Collected data:
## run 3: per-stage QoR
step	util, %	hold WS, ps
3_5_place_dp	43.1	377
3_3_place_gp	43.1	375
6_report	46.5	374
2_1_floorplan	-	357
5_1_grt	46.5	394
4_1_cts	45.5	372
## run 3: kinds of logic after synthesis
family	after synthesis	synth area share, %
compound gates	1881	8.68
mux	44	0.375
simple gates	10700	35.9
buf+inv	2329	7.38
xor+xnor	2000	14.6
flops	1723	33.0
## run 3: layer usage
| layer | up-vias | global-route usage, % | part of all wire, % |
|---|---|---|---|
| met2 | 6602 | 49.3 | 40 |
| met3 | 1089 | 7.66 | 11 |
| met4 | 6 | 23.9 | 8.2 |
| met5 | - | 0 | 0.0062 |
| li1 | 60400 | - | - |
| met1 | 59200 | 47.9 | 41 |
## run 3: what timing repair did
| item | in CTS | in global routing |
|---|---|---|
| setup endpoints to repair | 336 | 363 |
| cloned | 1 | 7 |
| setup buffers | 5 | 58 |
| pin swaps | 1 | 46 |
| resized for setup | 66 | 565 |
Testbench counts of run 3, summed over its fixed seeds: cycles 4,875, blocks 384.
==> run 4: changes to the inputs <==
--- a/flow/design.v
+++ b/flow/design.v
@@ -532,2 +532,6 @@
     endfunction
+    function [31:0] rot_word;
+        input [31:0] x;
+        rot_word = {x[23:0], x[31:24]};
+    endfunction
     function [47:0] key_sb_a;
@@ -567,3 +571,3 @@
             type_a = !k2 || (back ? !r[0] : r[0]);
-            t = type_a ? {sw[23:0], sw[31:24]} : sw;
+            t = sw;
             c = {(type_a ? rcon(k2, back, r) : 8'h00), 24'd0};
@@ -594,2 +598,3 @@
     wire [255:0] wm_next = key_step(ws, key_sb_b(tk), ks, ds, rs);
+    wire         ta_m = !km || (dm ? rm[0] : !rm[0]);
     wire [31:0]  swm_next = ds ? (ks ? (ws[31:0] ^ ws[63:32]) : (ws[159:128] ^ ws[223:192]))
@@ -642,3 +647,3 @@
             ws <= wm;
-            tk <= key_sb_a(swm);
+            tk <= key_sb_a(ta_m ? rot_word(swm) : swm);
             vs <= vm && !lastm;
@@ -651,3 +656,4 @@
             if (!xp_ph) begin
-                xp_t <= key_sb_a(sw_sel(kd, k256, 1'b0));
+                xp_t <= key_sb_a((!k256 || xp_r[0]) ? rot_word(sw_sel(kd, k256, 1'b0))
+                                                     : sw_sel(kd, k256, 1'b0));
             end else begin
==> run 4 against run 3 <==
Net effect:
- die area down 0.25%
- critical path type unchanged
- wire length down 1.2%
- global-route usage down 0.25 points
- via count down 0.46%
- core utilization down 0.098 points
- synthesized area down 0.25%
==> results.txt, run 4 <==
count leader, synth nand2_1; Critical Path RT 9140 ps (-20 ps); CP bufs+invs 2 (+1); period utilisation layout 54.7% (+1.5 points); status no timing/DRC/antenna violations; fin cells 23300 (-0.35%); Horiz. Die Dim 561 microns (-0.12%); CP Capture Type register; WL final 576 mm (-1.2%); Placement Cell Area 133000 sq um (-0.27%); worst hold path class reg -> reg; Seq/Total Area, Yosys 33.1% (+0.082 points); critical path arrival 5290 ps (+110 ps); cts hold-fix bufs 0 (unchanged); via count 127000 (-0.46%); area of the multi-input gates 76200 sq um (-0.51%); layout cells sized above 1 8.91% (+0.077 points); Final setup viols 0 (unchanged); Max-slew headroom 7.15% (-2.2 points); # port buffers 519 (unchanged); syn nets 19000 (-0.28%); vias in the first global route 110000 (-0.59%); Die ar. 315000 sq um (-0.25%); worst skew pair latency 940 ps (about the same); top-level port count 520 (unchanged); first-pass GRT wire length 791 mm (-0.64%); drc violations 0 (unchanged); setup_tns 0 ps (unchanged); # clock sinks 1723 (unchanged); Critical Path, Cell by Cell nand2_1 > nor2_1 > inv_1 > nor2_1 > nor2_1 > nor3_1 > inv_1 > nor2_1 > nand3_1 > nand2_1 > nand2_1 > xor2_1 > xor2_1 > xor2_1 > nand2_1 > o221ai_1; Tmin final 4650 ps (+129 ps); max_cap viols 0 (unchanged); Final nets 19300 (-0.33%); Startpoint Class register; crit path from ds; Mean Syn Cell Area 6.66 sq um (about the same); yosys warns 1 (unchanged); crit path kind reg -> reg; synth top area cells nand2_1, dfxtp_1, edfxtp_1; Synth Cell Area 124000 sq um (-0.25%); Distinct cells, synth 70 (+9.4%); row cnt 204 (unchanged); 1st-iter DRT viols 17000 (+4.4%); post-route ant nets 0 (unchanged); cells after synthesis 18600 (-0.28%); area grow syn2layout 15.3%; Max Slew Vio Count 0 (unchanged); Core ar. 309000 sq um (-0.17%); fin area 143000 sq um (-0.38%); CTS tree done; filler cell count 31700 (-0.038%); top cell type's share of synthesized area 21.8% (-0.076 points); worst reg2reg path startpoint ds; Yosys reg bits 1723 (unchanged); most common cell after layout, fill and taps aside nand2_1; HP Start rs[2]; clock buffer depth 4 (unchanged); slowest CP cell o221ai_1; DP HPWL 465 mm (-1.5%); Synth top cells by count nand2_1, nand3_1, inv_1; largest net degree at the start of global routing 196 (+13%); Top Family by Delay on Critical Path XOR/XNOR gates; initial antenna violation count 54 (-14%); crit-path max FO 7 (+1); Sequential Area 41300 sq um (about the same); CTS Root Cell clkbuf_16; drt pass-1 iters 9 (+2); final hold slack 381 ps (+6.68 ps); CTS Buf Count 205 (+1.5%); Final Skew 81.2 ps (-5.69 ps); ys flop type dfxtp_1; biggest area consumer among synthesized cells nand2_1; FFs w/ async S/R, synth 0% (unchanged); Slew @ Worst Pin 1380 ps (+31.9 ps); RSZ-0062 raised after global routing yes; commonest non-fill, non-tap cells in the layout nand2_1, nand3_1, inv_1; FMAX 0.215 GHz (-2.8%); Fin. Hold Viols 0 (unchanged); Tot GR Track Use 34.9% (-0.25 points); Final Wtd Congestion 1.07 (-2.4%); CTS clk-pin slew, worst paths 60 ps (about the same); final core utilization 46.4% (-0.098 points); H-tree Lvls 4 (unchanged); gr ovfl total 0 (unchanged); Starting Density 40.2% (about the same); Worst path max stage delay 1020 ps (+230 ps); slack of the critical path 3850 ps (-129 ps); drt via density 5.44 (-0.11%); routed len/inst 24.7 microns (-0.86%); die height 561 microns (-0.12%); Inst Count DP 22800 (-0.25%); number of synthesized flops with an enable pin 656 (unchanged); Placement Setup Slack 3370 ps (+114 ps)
Context: an optimization exercise on an open-source flow, tuned for small area, a short achievable clock period and few clock cycles. The choices shown serve that exercise and are no tape-out recipe.
Function was checked by simulation only, so behaviour that the tests miss may differ from the original.
Power and IR drop assume default switching activity.

==> v12: inputs <==
==> flow/design.v <==
module cdc_enc (
    input  wire        clk,
    input  wire        rst,
    input  wire        in_valid,
    output wire        in_ready,
    input  wire [63:0] in_data,
    input  wire        in_last,
    output wire        out_valid,
    input  wire        out_ready,
    output wire [63:0] out_data,
    output wire        out_last
);
    function [6:0] bitlen;
        input [63:0] v;
        integer k;
        begin
            bitlen = 7'd0;
            for (k = 0; k < 64; k = k + 1)
                if (v[k]) bitlen = k[6:0] + 7'd1;
        end
    endfunction
    function [63:0] zz;
        input [63:0] d;
        begin
            zz = {d[62:0], 1'b0} ^ {64{d[63]}};
        end
    endfunction
    function [63:0] sk_sub;
        input [63:0] a, b;
        reg   [63:0] p0, G, P;
        integer i, k;
        begin
            p0 = a ^ ~b;
            G = a & ~b;
            P = p0;
            G[0] = G[0] | p0[0];                 
            for (k = 1; k < 64; k = k * 2)
                for (i = 0; i < 64; i = i + 1)
                    if ((i / k) % 2 == 1) begin
                        G[i] = G[i] | (P[i] & G[(i / k) * k - 1]);
                        P[i] = P[i] & P[(i / k) * k - 1];
                    end
            sk_sub = p0 ^ {G[62:0], 1'b1};
        end
    endfunction
    function sum_eq;
        input [63:0] x, y, z;
        reg   [63:0] p, need, cout;
        begin
            p    = x ^ y;
            need = p ^ z;                        
            cout = (p & ~z) | (~p & x);          
            sum_eq = !need[0] && (cout[62:0] == need[63:1]);
        end
    endfunction
    reg          f_clr, f_p1, f_calc, f_p2;    
    reg  [3:0]   cs;           
    reg          ir;           
    reg          a_v, a_last;
    reg          a_p1;         
    reg          pin;          
    reg  [63:0]  A, B, R;
    reg  [9:0]   ac;           
    reg          ge1, ge2;     
    reg  [9:0]   cnt;          
    reg  [63:0]  mn;
    reg  [63:0]  O;            
    reg          o_v, o_last;
    reg  [135:0] acc;          
    reg  [7:0]   n;            
    reg  [7:0]   fw;           
    reg  [72:0]  F;            
    reg          E;            
    reg  [9:0]   runs_n, runs_d, runs_x;
    reg  [6:0]   w;
    reg  [6:0]   c;            
    reg  [9:0]   ma;           
    reg  [13:0]  p_lo;         
    reg  [12:0]  p_hi;         
    reg  [9:0]   best_q;       
    reg  [6:0]   best_w;
    reg          tn, td, tx;   
    reg          best_rle;
    reg          raw;
    reg          sel_mn;       
    reg          r_sub;        
    reg  [8:0]   L;            
    reg          fp, dr;       
    assign in_ready  = ir;
    assign out_valid = o_v;
    assign out_data  = O;
    assign out_last  = o_last;
    wire in_fire  = in_valid && ir;
    wire out_fire = o_v && out_ready;
    wire o_free   = !o_v || out_ready;
    wire ok_p1 = f_p1 && (ge1 || !o_v);
    wire lt64  = !n[7] && !n[6];
    wire fcons = E && lt64;                  
    wire ffree = !E || lt64;
    wire ok_p2 = f_p2 && !fp && !dr && (ge1 ? ffree : !o_v);
    wire step  = a_v && (ok_p1 || ok_p2);
    wire st_p1 = a_v && ok_p1;
    wire st_p2 = a_v && ok_p2;
    wire fl    = f_p2 && fp && ffree;
    wire st1   = st_p1 && ge1;
    wire [63:0] sub_s = sel_mn ? mn : B;
    wire [63:0] sub   = sk_sub(A, sub_s);
    wire        a_gt  = (A > O);
    wire eq_ab = (A == B);
    wire eq_ar = (A == R);
    wire chk   = f_p2 ? sum_eq(B, R, A) : sum_eq(A, R, {B[62:0], 1'b0});
    wire [63:0] v    = ({64{tn}} & R) | ({64{td}} & zz(R)) | ({64{tx}} & (B ^ R));
    wire        endf = (tn && !eq_ab) || (td && !chk) || (tx && !eq_ar);
    wire        vld  = tn || ge2;
    wire        emit_s = st_p2 && ge1 && vld && (!best_rle || endf);
    wire        emit_f = fl && (tn || (cnt > 10'd1));
    wire        enew   = emit_s || emit_f;
    wire [72:0] f    = best_rle ? {v, L} : {9'd0, v};
    wire [135:0] shf = {63'd0, F} << n[5:0];
    wire [63:0] u_d  = {sub[62:0] ^ sub[63:1], sub[63]};
    wire [127:0] st_or = {A ^ B, u_d};
    wire [7:0]   ne     = n + fw;
    wire         xfer_e = f_p2 && o_free && (ne[7] || ne[6] || (dr && ne != 8'd0));
    wire         xfer_0 = f_p2 && o_free && (n[7] || n[6] || (dr && n != 8'd0));
    wire [7:0]   nn_e   = xfer_e ? ((ne[7] || ne[6]) ? ne - 8'd64 : 8'd0) : ne;
    wire [7:0]   nn_0   = xfer_0 ? ((n[7] || n[6]) ? n - 8'd64 : 8'd0) : n;
    wire         xfer   = fcons ? xfer_e : xfer_0;
    wire [135:0] acc_a  = acc | shf;
    wire [135:0] acc_e  = xfer_e ? {64'd0, acc_a[135:64]} : acc_a;
    wire         shift0 = xfer_0 || f_clr || (f_calc && (cs == 4'd4 || cs == 4'd7));
    wire [135:0] acc_0  = shift0 ? {64'd0, acc[135:64]} :
                          (acc | {8'd0, st1 ? st_or : 128'd0});
    wire [63:0]  o_word = fcons ? acc_a[63:0] : acc[63:0];
    wire [63:0] pe_in = (cs == 4'd1) ? R : acc[63:0];
    wire [6:0]  pe    = bitlen(pe_in);
    reg  [9:0]  ma_n;
    always @* begin
        case (cs)
        4'd1:        ma_n = cnt;
        4'd2:        ma_n = runs_n;
        4'd5:        ma_n = runs_d;
        4'd8:        ma_n = runs_x;
        default:     ma_n = cnt - 10'd1;
        endcase
    end
    wire [16:0] pr      = {3'd0, p_lo} + {p_hi, 4'd0};
    wire [9:0]  q       = (pr + 17'd63) >> 6;
    wire        cmp_now = (cs == 4'd4) || (cs == 4'd6) || (cs == 4'd7) ||
                          (cs == 4'd9) || (cs == 4'd10);
    wire        better  = (q < best_q);
    wire        take    = (cs == 4'd3) || (cmp_now && better);
    wire        c_d     = (cs >= 4'd5) && (cs <= 4'd7);
    wire        c_x     = (cs >= 4'd8);
    wire        cand_rle = (cs == 4'd4) || (cs == 4'd7) || (cs == 4'd10);
    wire [10:0] raw_l  = {1'b0, best_q} + 11'd2;
    wire        is_raw = raw_l >= {1'b0, cnt};
    wire [7:0]  flags = raw ? 8'h01 : {4'd0, best_rle, tx, td, 1'b0};
    wire [63:0] hdr0  = {3'd0, best_q, 3'd0, 8'h00, 1'b0, (raw ? 7'd0 : best_w),
                         6'd0, cnt, flags, 8'hB5};
    reg       p1_n, calc_n, p2_n, clr_n;
    reg       a_v_n, o_v_n, ge1_n, fp_n, dr_n;
    wire [7:0] n_n  = fcons ? nn_e : nn_0;
    wire       lt_n = fcons ? !(nn_e[7] || nn_e[6]) : !(nn_0[7] || nn_0[6]);
    wire       E_n  = (E && !fcons) || enew;
    always @* begin
        clr_n  = f_clr;
        p1_n   = f_p1;
        calc_n = f_calc;
        p2_n   = f_p2;
        a_v_n  = a_v;
        o_v_n  = o_v;
        ge1_n  = ge1;
        fp_n   = fp;
        dr_n   = dr;
        if (step) a_v_n = 1'b0;
        if (in_fire) a_v_n = 1'b1;
        if (out_fire) o_v_n = 1'b0;
        if (xfer) o_v_n = 1'b1;
        if (f_clr && cs == 4'd2) begin
            clr_n = 1'b0;
            p1_n  = 1'b1;
        end
        if (st_p1) begin
            ge1_n = !a_last;
            if (!ge1) o_v_n = 1'b0;
            if (a_last) begin
                p1_n   = 1'b0;
                calc_n = 1'b1;
            end
        end
        if (f_calc && cs == 4'd12) begin
            calc_n = 1'b0;
            p2_n   = 1'b1;
            o_v_n  = 1'b1;
        end
        if (st_p2) begin
            ge1_n = 1'b1;
            if (!ge1) o_v_n = 1'b1;
            if (a_last) fp_n = 1'b1;
        end
        if (fl) begin
            fp_n  = 1'b0;
            dr_n  = 1'b1;
            ge1_n = 1'b0;
        end
        if (dr && best_q == 10'd0 && !E) begin
            dr_n = 1'b0;
            p2_n = 1'b0;
            p1_n = 1'b1;
        end
    end
    wire ok_n = (p1_n && (ge1_n || !o_v_n)) ||
                (p2_n && !fp_n && !dr_n && (ge1_n ? (!E_n || lt_n) : !o_v_n));
    wire last_in = in_last || (ac == 10'd511);
    wire hold_n  = in_fire ? (last_in && !pin) : (a_v && a_last && a_p1 && !step);
    wire ir_n    = (!a_v_n || ok_n) && !hold_n;
    always @(posedge clk) begin
        if (rst) begin
            f_clr  <= 1'b1;
            f_p1   <= 1'b0;
            f_calc <= 1'b0;
            f_p2   <= 1'b0;
            cs     <= 4'd0;
            ir     <= 1'b0;
            a_v    <= 1'b0;
            ac     <= 10'd0;
            pin    <= 1'b0;
            ge1    <= 1'b0;
            ge2    <= 1'b0;
            o_v    <= 1'b0;
            n      <= 8'd0;
            E      <= 1'b0;
            fp     <= 1'b0;
            dr     <= 1'b0;
            sel_mn <= 1'b0;
            r_sub  <= 1'b0;
        end else begin
            f_clr  <= clr_n;
            f_p1   <= p1_n;
            f_calc <= calc_n;
            f_p2   <= p2_n;
            ir     <= ir_n;
            a_v    <= a_v_n;
            o_v    <= o_v_n;
            n      <= n_n;
            E      <= E_n;
            fp     <= fp_n;
            dr     <= dr_n;
            ge1    <= ge1_n;
            sel_mn <= calc_n || (p2_n && tn);
            r_sub  <= p2_n && !tx;
            if (in_fire) begin
                ac <= last_in ? 10'd0 : ac + 10'd1;
                if (last_in) pin <= !pin;
            end
            if (step) ge2 <= ge1 && !(f_p1 && a_last);
            if (fl)   ge2 <= 1'b0;
            if ((f_clr && clr_n) || (f_calc && calc_n))
                cs <= cs + 4'd1;
            else
                cs <= 4'd0;
        end
    end
    always @(posedge clk) begin
        if (in_fire) begin
            A      <= in_data;
            a_last <= last_in;
            a_p1   <= !pin;
        end else if (st_p1 && a_last && ge1 && !a_gt) begin
            A      <= O;
        end
        if (step) begin
            B <= A;
            R <= r_sub ? sub : B;
        end
        if (f_calc && cs == 4'd0) R <= sub;
        acc <= fcons ? acc_e : acc_0;
        if (st_p2 || fl) F <= f;      
        if (xfer) begin
            O      <= o_word;
            o_last <= (best_q == 10'd1);
            best_q <= best_q - 10'd1;
        end else if (st_p2 && !ge1) begin
            O      <= tn ? mn : A;
            o_last <= (best_q == 10'd0);
        end else if (f_calc && cs == 4'd12) begin
            O      <= hdr0;
            o_last <= 1'b0;
        end else if (st_p1 && (!ge1 || a_gt)) begin
            O      <= A;
        end
        if (st_p1) begin
            if (!ge1) begin
                mn     <= A;
                cnt    <= 10'd1;
                runs_n <= 10'd1;
                runs_d <= 10'd0;
                runs_x <= 10'd0;
            end else begin
                if (A < mn) mn <= A;
                cnt <= cnt + 10'd1;
                if (!eq_ab) runs_n <= runs_n + 10'd1;
                if (!ge2) begin
                    runs_d <= 10'd1;
                    runs_x <= 10'd1;
                end else begin
                    if (!chk)   runs_d <= runs_d + 10'd1;
                    if (!eq_ar) runs_x <= runs_x + 10'd1;
                end
            end
        end
        if (f_calc) begin
            if (cs == 4'd1 || cs == 4'd4 || cs == 4'd7) begin
                w <= pe;
                c <= pe;
            end else begin
                c <= w + 7'd9;
            end
            ma <= ma_n;
            p_lo <= ma * c[3:0];
            p_hi <= ma * c[6:4];
            if (take) begin
                best_q   <= q;
                tn       <= !c_d && !c_x;
                td       <= c_d;
                tx       <= c_x;
                best_rle <= cand_rle;
                best_w   <= w;
            end
            if (cs == 4'd11) begin
                raw <= is_raw;
                if (is_raw) begin
                    best_q   <= cnt;
                    tn       <= 1'b1;
                    td       <= 1'b0;
                    tx       <= 1'b0;
                    best_rle <= 1'b0;
                    best_w   <= 7'd64;
                    mn       <= 64'd0;
                end
            end
            if (cs == 4'd12)
                fw <= best_rle ? ({1'b0, best_w} + 8'd9) : {1'b0, best_w};
        end
        if (st_p2 && !ge1) L <= 9'd0;
        else if (st_p2 && vld && best_rle) L <= endf ? 9'd0 : L + 9'd1;
    end
endmodule
What follows belongs to an exercise in optimizing a design on an open flow for small area; a production flow would make more cautious choices. Function was checked by simulation only, so behaviour that the tests miss may differ from the original. Power figures rest on the tool's default switching activity, not on a simulated workload.

==> inputs of v39 <==
Design agdel_dat_rx, start of the top module:
module agdel_dat_rx (
    input  wire         clk,
    input  wire         rst,           
    input  wire [575:0] rx_data,       
    input  wire [71:0]  rx_check,      
    input  wire [1:0]   rx_frm0,       
    input  wire [1:0]   rx_frm1,       
    input  wire [8:0]   cnt_clr,       
    input  wire [3:0]   cnt_sel,       
    output reg          out_valid,     
    output reg          out_discard,   
    output reg          out_poison,    
    output reg          out_plane,     
    output reg          out_ce_frame,  
    output reg  [575:0] out_data,      
    output reg  [8:0]   out_ce,        
    output reg  [8:0]   out_uc,        
    output reg  [62:0]  out_ce_where,  
    output wire [15:0]  cnt_rd         
);
export LEC_CHECK = 0
export CAP_MARGIN = 0
export CORE_MARGIN = 2
export CORE_UTILIZATION = 40
export GPL_TIMING_DRIVEN = 0
export SLEW_MARGIN = 0
export SYNTH_HIERARCHICAL = 1
create_clock -name core_clock -period 7.0 [get_ports {clk}]
standard.sh (not shown) runs the stock make flow with config.mk's settings and CLKGATE_MAP_FILE= SYNTH_SCRIPT=/design/flow/synth_recipe.tcl, a recipe that flattens the netlist after the stock synthesis.
==> flow/flow/run.sh <==
#!/bin/bash
# Standard layout, except: the port buffers are the smallest buffer cell (buf_1) instead of
# the one buffer_ports picks by default; pins may sit one routing track apart, so the die can
# be smaller; and clock tree synthesis uses small clock buffers without dummy loads.
# ORFS keeps each step's log under orfs/logs/; make's output goes to flow_make.log.
set -euo pipefail
export BUFFER_PORTS_ARGS="-buffer_cell sky130_fd_sc_hd__buf_1"
export PLACE_PINS_ARGS="-min_distance 1 -min_distance_in_tracks"
export CTS_ARGS="-sink_clustering_enable -repair_clock_nets -dont_use_dummy_load -sink_clustering_size 20 -buf_list {sky130_fd_sc_hd__clkbuf_2 sky130_fd_sc_hd__clkbuf_4}"
bash standard.sh > flow_make.log 2>&1
==> inputs of v32, as changes to v39 <==
==> flow/flow/run.sh (replaced) <==
#!/bin/bash
# Standard layout, except: the port buffers are the smallest buffer cell (buf_1) instead of
# the one buffer_ports picks by default, and clock tree synthesis uses small clock buffers
# (clkbuf_2, clkbuf_4) without dummy loads. ORFS keeps each step's log under orfs/logs/;
# make's output goes to flow_make.log.
set -euo pipefail
export BUFFER_PORTS_ARGS="-buffer_cell sky130_fd_sc_hd__buf_1"
export CTS_ARGS="-sink_clustering_enable -repair_clock_nets -dont_use_dummy_load -sink_clustering_size 20 -buf_list {sky130_fd_sc_hd__clkbuf_2 sky130_fd_sc_hd__clkbuf_4}"
bash standard.sh > flow_make.log 2>&1
- CORE_UTILIZATION: 40 -> 30
- SETUP_SLACK_MARGIN: default -> 0.1
==> inputs of v22, as changes to v39 <==
==> flow/flow/run.sh (replaced) <==
#!/bin/bash
# Standard layout, except: the port buffers are the smallest buffer cell (buf_1) instead of
# the one buffer_ports picks by default, and clock tree synthesis uses small clock buffers
# (clkbuf_2, clkbuf_4) without dummy loads. ORFS keeps each step's log under orfs/logs/;
# make's output goes to flow_make.log.
set -euo pipefail
export BUFFER_PORTS_ARGS="-buffer_cell sky130_fd_sc_hd__buf_1"
export CTS_ARGS="-sink_clustering_enable -repair_clock_nets -dont_use_dummy_load -sink_clustering_size 20 -buf_list {sky130_fd_sc_hd__clkbuf_2 sky130_fd_sc_hd__clkbuf_4}"
bash standard.sh > flow_make.log 2>&1
- CORE_UTILIZATION: 40 -> 30
- SETUP_SLACK_MARGIN: default -> 0.3
==> run summary <==
Run status: v22 timing/DRC/antenna clean; v39 aborted with a tool error; v32 timing/DRC/antenna clean
Failing step: v22 -; v39 global routing; v32 -
CLK BUF: v22 225; v39 -; v32 226
Leading cell type in the layout, fill and taps excluded: v22 buf_1; v39 -; v32 buf_1
Hpwl dp: v22 209.2 mm; v39 164.1 mm; v32 218.8 mm
Worst setup path startpoint: v22 rx_data[313]; v39 -; v32 rx_data[184]
Power in sequential cells: v22 5520 µW; v39 -; v32 5540 µW
Portion of the clock cycle consumed by the worst path in the final layout: v22 0.9407; v39 -; v32 0.9480
Combinational power: v22 20,500 µW; v39 -; v32 20,400 µW
DRC errors left: v22 0; v39 -; v32 0
Crit path DAT: v22 7.58 ns; v39 -; v32 7.87 ns
Top pwr grp: v22 combinational logic; v39 -; v32 combinational logic
Cell class ranked first by area: v22 multi-input combinational cells; v39 -; v32 multi-input combinational cells
Net count of the finished layout: v22 7,392; v39 -; v32 7,384
Hold slack: v22 0.4553 ns; v39 -; v32 0.3947 ns
Buffering stage count on the worst path with inverters included: v22 2; v39 -; v32 6
Cell internal pwr: v22 12,580 µW; v39 -; v32 12,390 µW
Number of flip-flops in the largest register: v22 576; v39 -; v32 576
Endpoint required time on the critical path: v22 7.99 ns; v39 -; v32 8.24 ns
Vias/cell: v22 5.045; v39 -; v32 5.095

▶ _PROBLEM STATEMENT_: Could you write out exactly the lines above, starting at the first one and ending with the line that has "## run 3: layer usage"?

▶ _SOLVED PROBLEM_:
## run 3: per-stage QoR
step	util, %	hold WS, ps
3_5_place_dp	43.1	377
3_3_place_gp	43.1	375
6_report	46.5	374
2_1_floorplan	-	357
5_1_grt	46.5	394
4_1_cts	45.5	372
## run 3: kinds of logic after synthesis
family	after synthesis	synth area share, %
compound gates	1881	8.68
mux	44	0.375
simple gates	10700	35.9
buf+inv	2329	7.38
xor+xnor	2000	14.6
flops	1723	33.0
## run 3: layer usage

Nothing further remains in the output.